[<prev] [next>] [<thread-prev] [thread-next>] [day] [month] [year] [list]
Message-ID: <fcebfa0c-b389-5c4d-19b8-2f08b487ec25@vivier.eu>
Date: Thu, 1 Nov 2018 13:28:19 +0100
From: Laurent Vivier <laurent@...ier.eu>
To: Jann Horn <jannh@...gle.com>,
James Bottomley <James.Bottomley@...senpartnership.com>
Cc: kernel list <linux-kernel@...r.kernel.org>,
Linux API <linux-api@...r.kernel.org>,
containers@...ts.linux-foundation.org, dima@...sta.com,
Al Viro <viro@...iv.linux.org.uk>,
linux-fsdevel@...r.kernel.org,
"Eric W. Biederman" <ebiederm@...ssion.com>
Subject: Re: [PATCH v6 0/1] ns: introduce binfmt_misc namespace
On 01/11/2018 04:51, Jann Horn wrote:
> On Thu, Nov 1, 2018 at 3:59 AM James Bottomley
> <James.Bottomley@...senpartnership.com> wrote:
>>
>> On Tue, 2018-10-16 at 11:52 +0200, Laurent Vivier wrote:
>>> Hi,
>>>
>>> Any comment on this last version?
>>>
>>> Any chance to be merged?
>>
>> I've got a use case for this: I went to one of the Graphene talks in
>> Edinburgh and it struck me that we seem to keep reinventing the type of
>> sandboxing that qemu-user already does. However if you want to do an
>> x86 on x86 sandbox, you can't currently use the binfmt_misc mechanism
>> because that has you running *every* binary on the system emulated.

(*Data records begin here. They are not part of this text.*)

`config.mk`:
```
export PLATFORM = sky130hd
export DESIGN_NAME = sync_shift_port
export DESIGN_NICKNAME = d
export VERILOG_FILES = /design/src/rtl/ssp_pkg.sv /design/src/rtl/ssp_seq.sv /design/src/rtl/ssp_datapath.sv /design/src/rtl/ssp_flags.sv /design/src/rtl/sync_shift_port.sv
export SDC_FILE = /design/constraint.sdc
export NUM_CORES = 1
export LEC_CHECK = 0
export ABC_AREA = 1
export BUFFER_PORTS_ARGS = -buffer_cell sky130_fd_sc_hd__buf_4
export CORE_MARGIN = 2
export CORE_UTILIZATION = 56
export CTS_BUF_LIST = sky130_fd_sc_hd__clkbuf_4 sky130_fd_sc_hd__clkbuf_8
export DETAILED_ROUTE_END_ITERATION = 10
export GPL_ROUTABILITY_DRIVEN = 0
export HOLD_SLACK_MARGIN = 0.06
export PLACE_DENSITY = 0.77
export SLEW_MARGIN = 20
export SYNTH_ARGS = -nofsm -noshare
export SYNTH_HDL_FRONTEND = slang
export SYNTH_SLANG_ARGS = --single-unit
```
`constraint.sdc`:
```
create_clock -name clk -period 2 [get_ports clk]
set_clock_uncertainty 0.05 [all_clocks]
set_input_delay 0.2 -clock clk [delete_from_list [all_inputs] [get_ports clk]]
set_output_delay 0.2 -clock clk [all_outputs]
set_load 0.01 [all_outputs]
```
`src/rtl/ssp_pkg.sv`:
```
package ssp_pkg;
    typedef enum logic [1:0] {
        MODE_IDLE = 2'd0,
        MODE_TX   = 2'd1,
        MODE_RX   = 2'd2
    } ssp_mode_e;
endpackage

```
`src/rtl/ssp_seq.sv`:
```
module ssp_seq
    import ssp_pkg::*;
#(
    parameter int SLOT_LEN = 12,
    parameter int FALL_PH  = 4,
    parameter int RISE_PH  = 10,
    parameter int NBITS    = 8
) (
    input  logic      clk,
    input  logic      rst_n,
    input  logic      start_tx,
    input  logic      start_rx,
    output ssp_mode_e mode,
    output logic      load_tx,
    output logic      tx_shift,
    output logic      rx_sample,
    output logic      tx_finish,
    output logic      rx_finish,
    output logic      sck
);
    localparam int PH_W  = $clog2(SLOT_LEN);
    localparam int BIT_W = (NBITS > 1) ? $clog2(NBITS) : 1;
    localparam logic [PH_W-1:0]  LAST_PH  = PH_W'(SLOT_LEN - 1);
    localparam logic [PH_W-1:0]  PRE_RISE = PH_W'(RISE_PH - 1);
    localparam logic [PH_W-1:0]  LOW_LO   = PH_W'(FALL_PH);
    localparam logic [PH_W-1:0]  LOW_HI   = PH_W'(RISE_PH);
    localparam logic [BIT_W-1:0] LAST_BIT = BIT_W'(NBITS - 1);

    typedef struct packed {
        ssp_mode_e        mode;
        logic [PH_W-1:0]  ph;
        logic [BIT_W-1:0] bitn;
        logic             sck;
    } seq_t;

    seq_t seq_d, seq_q;

    always_comb begin
        seq_d     = seq_q;
        load_tx   = 1'b0;
        tx_shift  = 1'b0;
        rx_sample = 1'b0;
        tx_finish = 1'b0;
        rx_finish = 1'b0;
        case (seq_q.mode)
            MODE_IDLE: begin
                seq_d.ph   = '0;
                seq_d.bitn = '0;
                if (start_tx) begin
                    seq_d.mode = MODE_TX;
                    load_tx    = 1'b1;
                end else if (start_rx) begin
                    seq_d.mode = MODE_RX;
                end
            end
            default: begin
                if (seq_q.ph == LAST_PH) begin
                    seq_d.ph = '0;
                    if (seq_q.bitn == LAST_BIT) begin
                        seq_d.mode = MODE_IDLE;
                        seq_d.bitn = '0;
                        tx_finish  = (seq_q.mode == MODE_TX);
                        rx_finish  = (seq_q.mode == MODE_RX);
                    end else begin
                        seq_d.bitn = seq_q.bitn + 1'b1;
                        tx_shift   = (seq_q.mode == MODE_TX);
                    end
                end else begin
                    seq_d.ph  = seq_q.ph + 1'b1;
                    rx_sample = (seq_q.mode == MODE_RX) && (seq_q.ph == PRE_RISE);
                end
            end
        endcase
        if (seq_d.mode == MODE_IDLE) begin
            seq_d.sck = 1'b1;
        end else begin
            seq_d.sck = !((seq_d.ph >= LOW_LO) && (seq_d.ph < LOW_HI));
        end
    end

    always_ff @(posedge clk) begin
        if (!rst_n) begin
            seq_q.mode <= MODE_IDLE;
            seq_q.ph   <= '0;
            seq_q.bitn <= '0;
            seq_q.sck  <= 1'b1;
        end else begin
            seq_q <= seq_d;
        end
    end

    assign mode = seq_q.mode;
    assign sck  = seq_q.sck;
endmodule

```
`src/rtl/ssp_datapath.sv`:
```
module ssp_datapath #(
    parameter int NBITS = 8
) (
    input  logic             clk,
    input  logic             rst_n,
    input  logic             load_tx,
    input  logic             tx_shift,
    input  logic             rx_sample,
    input  logic             rx_finish,
    input  logic             tx_active,
    input  logic [NBITS-1:0] wdata,
    input  logic             sdi,
    output logic             sdo,
    output logic [NBITS-1:0] rdata
);
    typedef struct packed {
        logic [NBITS-1:0] shreg;
        logic [NBITS-1:0] rbuf;
    } dp_t;

    dp_t dp_d, dp_q;

    always_comb begin
        dp_d = dp_q;
        if (load_tx) begin
            dp_d.shreg = wdata;
        end else if (tx_shift) begin
            dp_d.shreg = {1'b0, dp_q.shreg[NBITS-1:1]};
        end else if (rx_sample) begin
            dp_d.shreg = {sdi, dp_q.shreg[NBITS-1:1]};
        end
        if (rx_finish) begin
            dp_d.rbuf = dp_q.shreg;
        end
    end

    always_ff @(posedge clk) begin
        if (!rst_n) begin
            dp_q.shreg <= '0;
            dp_q.rbuf  <= '0;
        end else begin
            dp_q <= dp_d;
        end
    end

    assign sdo   = tx_active ? dp_q.shreg[0] : 1'b1;
    assign rdata = dp_q.rbuf;
endmodule

```
`src/rtl/ssp_flags.sv`:
```
module ssp_flags (
    input  logic clk,
    input  logic rst_n,
    input  logic tx_set,
    input  logic rx_set,
    input  logic tx_clr,
    input  logic rx_clr,
    output logic tx_flag,
    output logic rx_flag
);
    typedef struct packed {
        logic tx;
        logic rx;
    } flg_t;

    flg_t flg_d, flg_q;

    always_comb begin
        flg_d = flg_q;
        if (tx_clr) flg_d.tx = 1'b0;
        if (rx_clr) flg_d.rx = 1'b0;
        if (tx_set) flg_d.tx = 1'b1;
        if (rx_set) flg_d.rx = 1'b1;
    end

    always_ff @(posedge clk) begin
        if (!rst_n) begin
            flg_q <= '0;
        end else begin
            flg_q <= flg_d;
        end
    end

    assign tx_flag = flg_q.tx;
    assign rx_flag = flg_q.rx;
endmodule

```
`src/rtl/sync_shift_port.sv`:
```
module sync_shift_port
    import ssp_pkg::*;
#(
    parameter int DATA_W   = 8,
    parameter int SLOT_LEN = 12,
    parameter int FALL_PH  = 4,
    parameter int RISE_PH  = 10
) (
    input  logic              clk,
    input  logic              rst_n,
    input  logic              buf_wr,
    input  logic [DATA_W-1:0] buf_wdata,
    output logic [DATA_W-1:0] buf_rdata,
    input  logic              tx_flag_clr,
    input  logic              rx_flag_clr,
    output logic              tx_done,
    output logic              rx_done,
    output logic              sck,
    output logic              sdo,
    output logic              sdo_oe,
    input  logic              sdi
);
    ssp_mode_e mode;
    logic load_tx, tx_shift, rx_sample, tx_finish, rx_finish;

    ssp_seq #(
        .SLOT_LEN(SLOT_LEN),
        .FALL_PH (FALL_PH),
        .RISE_PH (RISE_PH),
        .NBITS   (DATA_W)
    ) u_seq (
        .clk      (clk),
        .rst_n    (rst_n),
        .start_tx (buf_wr),
        .start_rx (rx_flag_clr),
        .mode     (mode),
        .load_tx  (load_tx),
        .tx_shift (tx_shift),
        .rx_sample(rx_sample),
        .tx_finish(tx_finish),
        .rx_finish(rx_finish),
        .sck      (sck)
    );

    assign sdo_oe = (mode == MODE_TX);

    ssp_datapath #(.NBITS(DATA_W)) u_dp (
        .clk      (clk),
        .rst_n    (rst_n),
        .load_tx  (load_tx),
        .tx_shift (tx_shift),
        .rx_sample(rx_sample),
        .rx_finish(rx_finish),
        .tx_active(sdo_oe),
        .wdata    (buf_wdata),
        .sdi      (sdi),
        .sdo      (sdo),
        .rdata    (buf_rdata)
    );

    ssp_flags u_flags (
        .clk    (clk),
        .rst_n  (rst_n),
        .tx_set (tx_finish),
        .rx_set (rx_finish),
        .tx_clr (tx_flag_clr),
        .rx_clr (rx_flag_clr),
        .tx_flag(tx_done),
        .rx_flag(rx_done)
    );
endmodule

```
# Word level (Yosys, flattened, before mapping)

Index checks and enable logic that the tools add are counted.

Register bits: 28

Add/sub/neg operators: 2
Reductions and logical operators: 10
Equal/unequal tests: 5
Bitwise operators: 1
Muxes and demuxes: 29
Magnitude comparators: 2

Operator list:

| operator                                                                            | count |
|---|---|
| 8-bit 2-to-1 mux                                                                    | 3 |
| 1-bit 2-to-1 mux                                                                    | 18 |
| 9-bit 2-to-1 mux                                                                    | 1 |
| 4-bit equality test, second input constant                                          | 2 |
| 2-bit 2-to-1 mux                                                                    | 4 |
| 3-bit 2-to-1 mux                                                                    | 2 |
| 4-bit by 1-bit adder with 4-bit output, second input constant                       | 1 |
| 4-bit by 3-bit greater-or-equal comparator with 1-bit output, second input constant | 1 |
| 2-bit logical NOT                                                                   | 2 |
| 4-bit < comparator, second input constant                                           | 1 |
| 4-bit 2-to-1 mux                                                                    | 1 |
| 2-bit nonzero test                                                                  | 2 |
| 2-bit OR reduction                                                                  | 2 |
| 3-bit by 1-bit adder with 3-bit output, second input constant                       | 1 |
| 3-bit equality test, second input constant                                          | 1 |
| 3-bit nonzero test                                                                  | 1 |
| 2-bit by 1-bit equality test with 1-bit output, second input constant               | 1 |
| 2-bit equality test, second input constant                                          | 1 |
| 1-bit logical AND                                                                   | 2 |
| 1-bit logical NOT                                                                   | 1 |
| 1-bit inverter                                                                      | 1 |

# Logic depth before layout (Yosys ltp)

Word-level depth: 7
Mapped depth: 9
Gate-level depth less buffers: 9

# Hierarchy

Synthesis repeated with hierarchy kept, for this count alone.

Cell total of the unflattened synthesis: 206
Area, all modules: 1436.4 um^2

Modules (own cells, without submodules):

| module          | cells each | instances | area each (um^2) |
|---|---|---|---|
| ssp_datapath    | 114        | 1         | 810.8 |
| ssp_seq         | 79         | 1         | 539.3 |
| ssp_flags       | 11         | 1         | 76.3 |
| sync_shift_port | 2          | 1         | 10.0 |

# Worst setup path after synthesis

Ideal clock, no wire load.

Path kind: reg2reg
From: register u_seq.seq_q[4] (netlist name)
To: register u_dp.dp_q[15] (netlist name)
Data arrival time: 1.236 ns
Cell stages (with the launch flop): 8
Path buffers: 0
Path slack: 0.601 ns
Library setup time: 0.113 ns
Period minus slack after synthesis: 1.399 ns
Path through: dfxtp_1 > ha_1 > nor2_1 > nand3_2 > nand2_2 > nor2_4 > nor2_1 > nor2_1

Longest elaborated chain between the ends: 5
Elaborated cells between the ends (all ways): 10
Those cells by class: eq/ne: 2; mux: 6; reduce/logical: 2

Ends and longest elaborated chain:

| what                                                   | RTL line                          | RTL |
|---|---|---|
| start, declared                                        | ssp_seq.sv:36                     | `seq_t seq_d, seq_q;` |
| start signal, assigned                                 | ssp_seq.sv:88                     | `seq_q <= seq_d;` |
| 4-bit equality test (on tied branches)                 | ssp_seq.sv:57, ssp_seq.sv:70      |  |
| 1-bit 2-to-1 mux or 1-bit logical AND (tied branches)  | ssp_seq.sv:57, ssp_seq.sv:70      |  |
| 1-bit 2-to-1 mux (on tied branches)                    | ssp_seq.sv:45, ssp_seq.sv:57      |  |
| 8-bit 2-to-1 mux or 1-bit 2-to-1 mux (tied branches)   | ssp_datapath.sv:27, ssp_seq.sv:45 |  |
| 8-bit 2-to-1 mux or 3-bit nonzero test (tied branches) | --                                |  |
| end signal, assigned                                   | ssp_datapath.sv:42                | `dp_q <= dp_d;` |
| end, declared                                          | ssp_datapath.sv:21                | `dp_t dp_d, dp_q;` |

Parallel ways exist; a longest one is shown, timed or not.
A chain may end at the register's enable or synchronous reset.

# Worst setup path in the final report

From: register u_seq.seq_q[4] (netlist name)
To: register u_dp.dp_q (netlist bit u_dp.rdata[2])

Longest elaborated chain between the ends: 3

Ends and longest elaborated chain:

| what                | RTL line      | RTL |
|---|---|---|
| 4-bit equality test | ssp_seq.sv:57 | `if (seq_q.ph == LAST_PH) begin` |
| 1-bit 2-to-1 mux    | ssp_seq.sv:57 |  |
| 1-bit 2-to-1 mux    | ssp_seq.sv:45 | `case (seq_q.mode)` |

No other way between the ends.

==> results.md <==
- The cell with the most instances after synthesis is sky130_fd_sc_hd__nand2_1.
- The internal portion of the total power is ~0.00076 W.
- Summing internal, switching and leakage power gives 0.00104 W.
- For this configuration, the core starts out at a cell density of 0.576.
- Of the total power, the share spent switching nets is 0.272.
- The floorplan step defined a die boundary enclosing 2920 um2.
- The worst-case IR drop observed on VDD is between 0.3 and 0.4 mV.
- In this run the standard cell core region covers 2430 um2.
- Setup repair after global routing left no endpoint under its margin.
- The final-report setup violation count is 0.
- The part of the total power dissipated in the clock network is 0.267.
- The via count of the first global-routing pass is between 1000 and 1500.
- Buffers inserted to repair hold after CTS numbered 0.
- The vias after detailed routing is ~1200.
- Along the worst path, the maximum fanout reaches 17.
- The final count of hold timing violations is 0.
- The worst pin sits at a relative slew slack of 0.754.
- Averaged over all synthesized cells, the footprint is about 7.1 um2.
- The first detailed-routing pass ran for 4 iterations.
- The source of the worst hold timing path is buf_wdata[7].
- For the worst flop-to-flop path, the logic depth is 5.
- The achievable clock frequency is around 0.60 GHz.
- TritonCTS built the clock tree.
- The post-placement worst setup slack is 0.355 ns.
- In this run the critical register-to-register path is launched from u_seq.seq_q[4]$_SDFF_PN0_.
- Pin placement for this block handled 27 I/O pins.
- Once placement completed, the tool counted placed cells totaling 240.
- The share of the Yosys chip area taken by registers is 0.400.
- The HPWL after detailed placement is 2020 um.
- The site row count is 18.
- The first global-routing pass estimated 4210 um of wire.
- Synthesis produced 197 cells.
- The die width is around 54 um.
- Entering global routing, the biggest net connects 20 pins.
- The maximum root-to-sink buffer count is 2.
- The number of buffer cells added on primary ports is 26.
- In the routed design, unresolved DRC markers number 0.
- STA puts the critical path data required time at 2.23 ns.
- In this run the cell area of the synthesized design comes to 1400 um2.
- In this run the vertical extent of the chip is 54.0 um.
- The CTS root buffer is sky130_fd_sc_hd__clkbuf_4.
- For this run, the total global-route usage over all layers was measured as 0.199.
- The clock slew at the register clock pins of the worst setup and hold paths is 0.15 ns.
- The power density of the placed cells is 664 nW/um2.
- The flip-flop cell with the highest count after synthesis is sky130_fd_sc_hd__dfxtp_1.
- The net switching power is 0.000284 W.
- The leakage dissipation is 0.770 nW.
- Once detail routing completed, the nets flagged for antenna violations numbered 0.
- The share of post-route cells with drive strength above 1 is 0.201.
- The post-route worst hold slack is 0.122 ns.
- At the pin with the least slew margin, the transition time is 0.368 ns.
- CTS built an H-tree with a depth of 1.
- The area growth from synthesis to layout is 12.1%.
- The setup TNS is 0 ns.
- The final worst-path cycle share is 0.828.
- For the worst setup path, the data arrival time is 1.88 ns.
- After synthesis, the netlist uses 23 different library cells.
- For this run, the number of standard cells in the final layout without fillers is 244.
- The first routing iteration left 25 violations.
- The flow ran to the end, and the final reports show no timing, DRC or antenna violations.
- The reported max-cap violation count is 0.
- The final layout net count is 233.
- The TritonCTS buffer count is 3.
- After synthesis, the cell types taking the most area are sky130_fd_sc_hd__dfxtp_1 40%, sky130_fd_sc_hd__nand2_1 11%, sky130_fd_sc_hd__nor2_1 8.3%, sky130_fd_sc_hd__inv_1 5.9%, sky130_fd_sc_hd__o21ai_0 5.0%.
- The worst hold path belongs to the class in -> reg.
- The average routed wire per standard cell is about 11 um.
- The worst path meets setup with around 0.34 ns of slack.
- For the worst-skew pair, the clock arrives at the later sink with an insertion delay of roughly 0.33 ns.
- Once the clock tree was built, the resizer swapped 0 gates to a different size.
- The kind of end point of the critical path is a flop.
- The shortest period the worst path allows is ~1.7 ns.
- The initial antenna violation count is 0.
- 0 antenna diodes ended up in the layout.
- The critical path startpoint category is a flop.
- The cell type with the largest total area after synthesis is sky130_fd_sc_hd__dfxtp_1.
- The worst hold path passes through 5 cells.
- The share of total power dissipated in sequential elements is 0.569.
- Wires add up to 2660 um.
- The total count of max-transition violations in the final report is 0.
- Of the post-synthesis cell area, the dominant cell type holds 0.400.
- The total grt overflow is 0.
- The category of the most critical setup path is reg -> reg.
- The number of synthesized flops with an enable pin is 0.
- The detail-routed via count per cell is 5.00.
- The source of the critical timing path is u_seq.seq_q[4]$_SDFF_PN0_.
- The synthesized netlist net count is between 200 and 250.
- The tree built by TritonCTS fans out to 28 sinks.
- By count the netlist is led by 42 x sky130_fd_sc_hd__nand2_1, 31 x sky130_fd_sc_hd__nor2_1, 28 x sky130_fd_sc_hd__dfxtp_1.
- For this run, asynchronously set or reset flops after synthesis account for 0.
- The synthesized design contains 28 register bits.
- The combinational group share of total power is 0.164.
- The number of buffers inserted by post-CTS setup repair is 0.
- The number of warnings printed during yosys synthesis is 0.
## per-stage QoR
step                utilization  instance area (um2)
CTS                       0.646                 1570
finish                    0.646                 1570
detailed placement        0.631                 1540
global route              0.646                 1570
floorplan                     -                 1400
global placement          0.631                 1540
## flip-flops by register name, summed over array words and instances (netlist names)
| signal | flops |
|---|---|
| u_seq.mode | 2 |
| u_seq.sck | 1 |
| u_dp.rdata | 8 |
| u_seq.seq_q | 7 |
| u_flags.tx_flag | 1 |
| u_flags.rx_flag | 1 |
| u_dp.dp_q | 8 |
## power by group through the flow
| stage | clock (W) | combinational, W | sequential, W |
|---|---|---|---|
| global route | 0.000305 | 0.000196 | 0.000596 |
| floorplan | 0 | 0.000128 | 0.000603 |
| global placement | 0 | 0.000167 | 0.000604 |
| finish | 0.000279 | 0.000171 | 0.000594 |
| detailed placement | 0 | 0.000170 | 0.000606 |
| CTS | 0.000282 | 0.000171 | 0.000594 |
## cells by family after synthesis
kind of cell,synth area share
buffers and inverters,0.135
DFF,0.400
and+or+nand+nor,0.316
AOI/OAI and AO/OA,0.113
adders and majority gates,0.0357
## critical path: stages (launching register included)
cell	delay, ns
sky130_fd_sc_hd__dfxtp_1	0.43
sky130_fd_sc_hd__ha_1	0.25
sky130_fd_sc_hd__nand3_2	0.22
sky130_fd_sc_hd__nor2_4	0.38
sky130_fd_sc_hd__o21ai_0	0.14
sky130_fd_sc_hd__a21oi_1	0.13
## worst paths after layout
| path | to | slack [ns] |
|---|---|---|
| setup reg to reg | u_dp.rdata[2]$_SDFFE_PN0P_ | 0.34 |
| hold reg to reg | u_dp.rdata[5]$_SDFFE_PN0P_ | 0.44 |
| setup / recovery | u_dp.rdata[2]$_SDFFE_PN0P_ | 0.34 |
| hold / removal | u_dp.dp_q[15]$_SDFFE_PN0P_ | 0.12 |
## layout make-up
type	count	area, um2
inverter	24	90.1
multi-input combinational	132	652
timing repair buffer	26	195
sequential	28	561
fill	220	861
clock buffer	4	36.3
tap	30	37.5
## per-layer routing
layer | share of wire | track usage
met5 | 0 | 0
met4 | 0.0083 | 0.0958
met3 | 0.051 | 0.0278
met2 | 0.47 | 0.331
met1 | 0.47 | 0.252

>> Doing it per user namespace fixes this problem and allows us to at
>> least cut down on all the pointless duplication.
>
> Waaaaaait. What? qemu-user does not do "sandboxing". qemu-user makes
> your code slower and *LESS* secure. As far as I know, qemu-user is
> only intended for purposes like development and testing.
>
I think the idea here is not to run qemu, but to use an interpreter
(something like gVisor) into a container to control the binaries
execution inside the container without using this interpreter on the
host itself (container and host shares the same binfmt_misc magic/mask).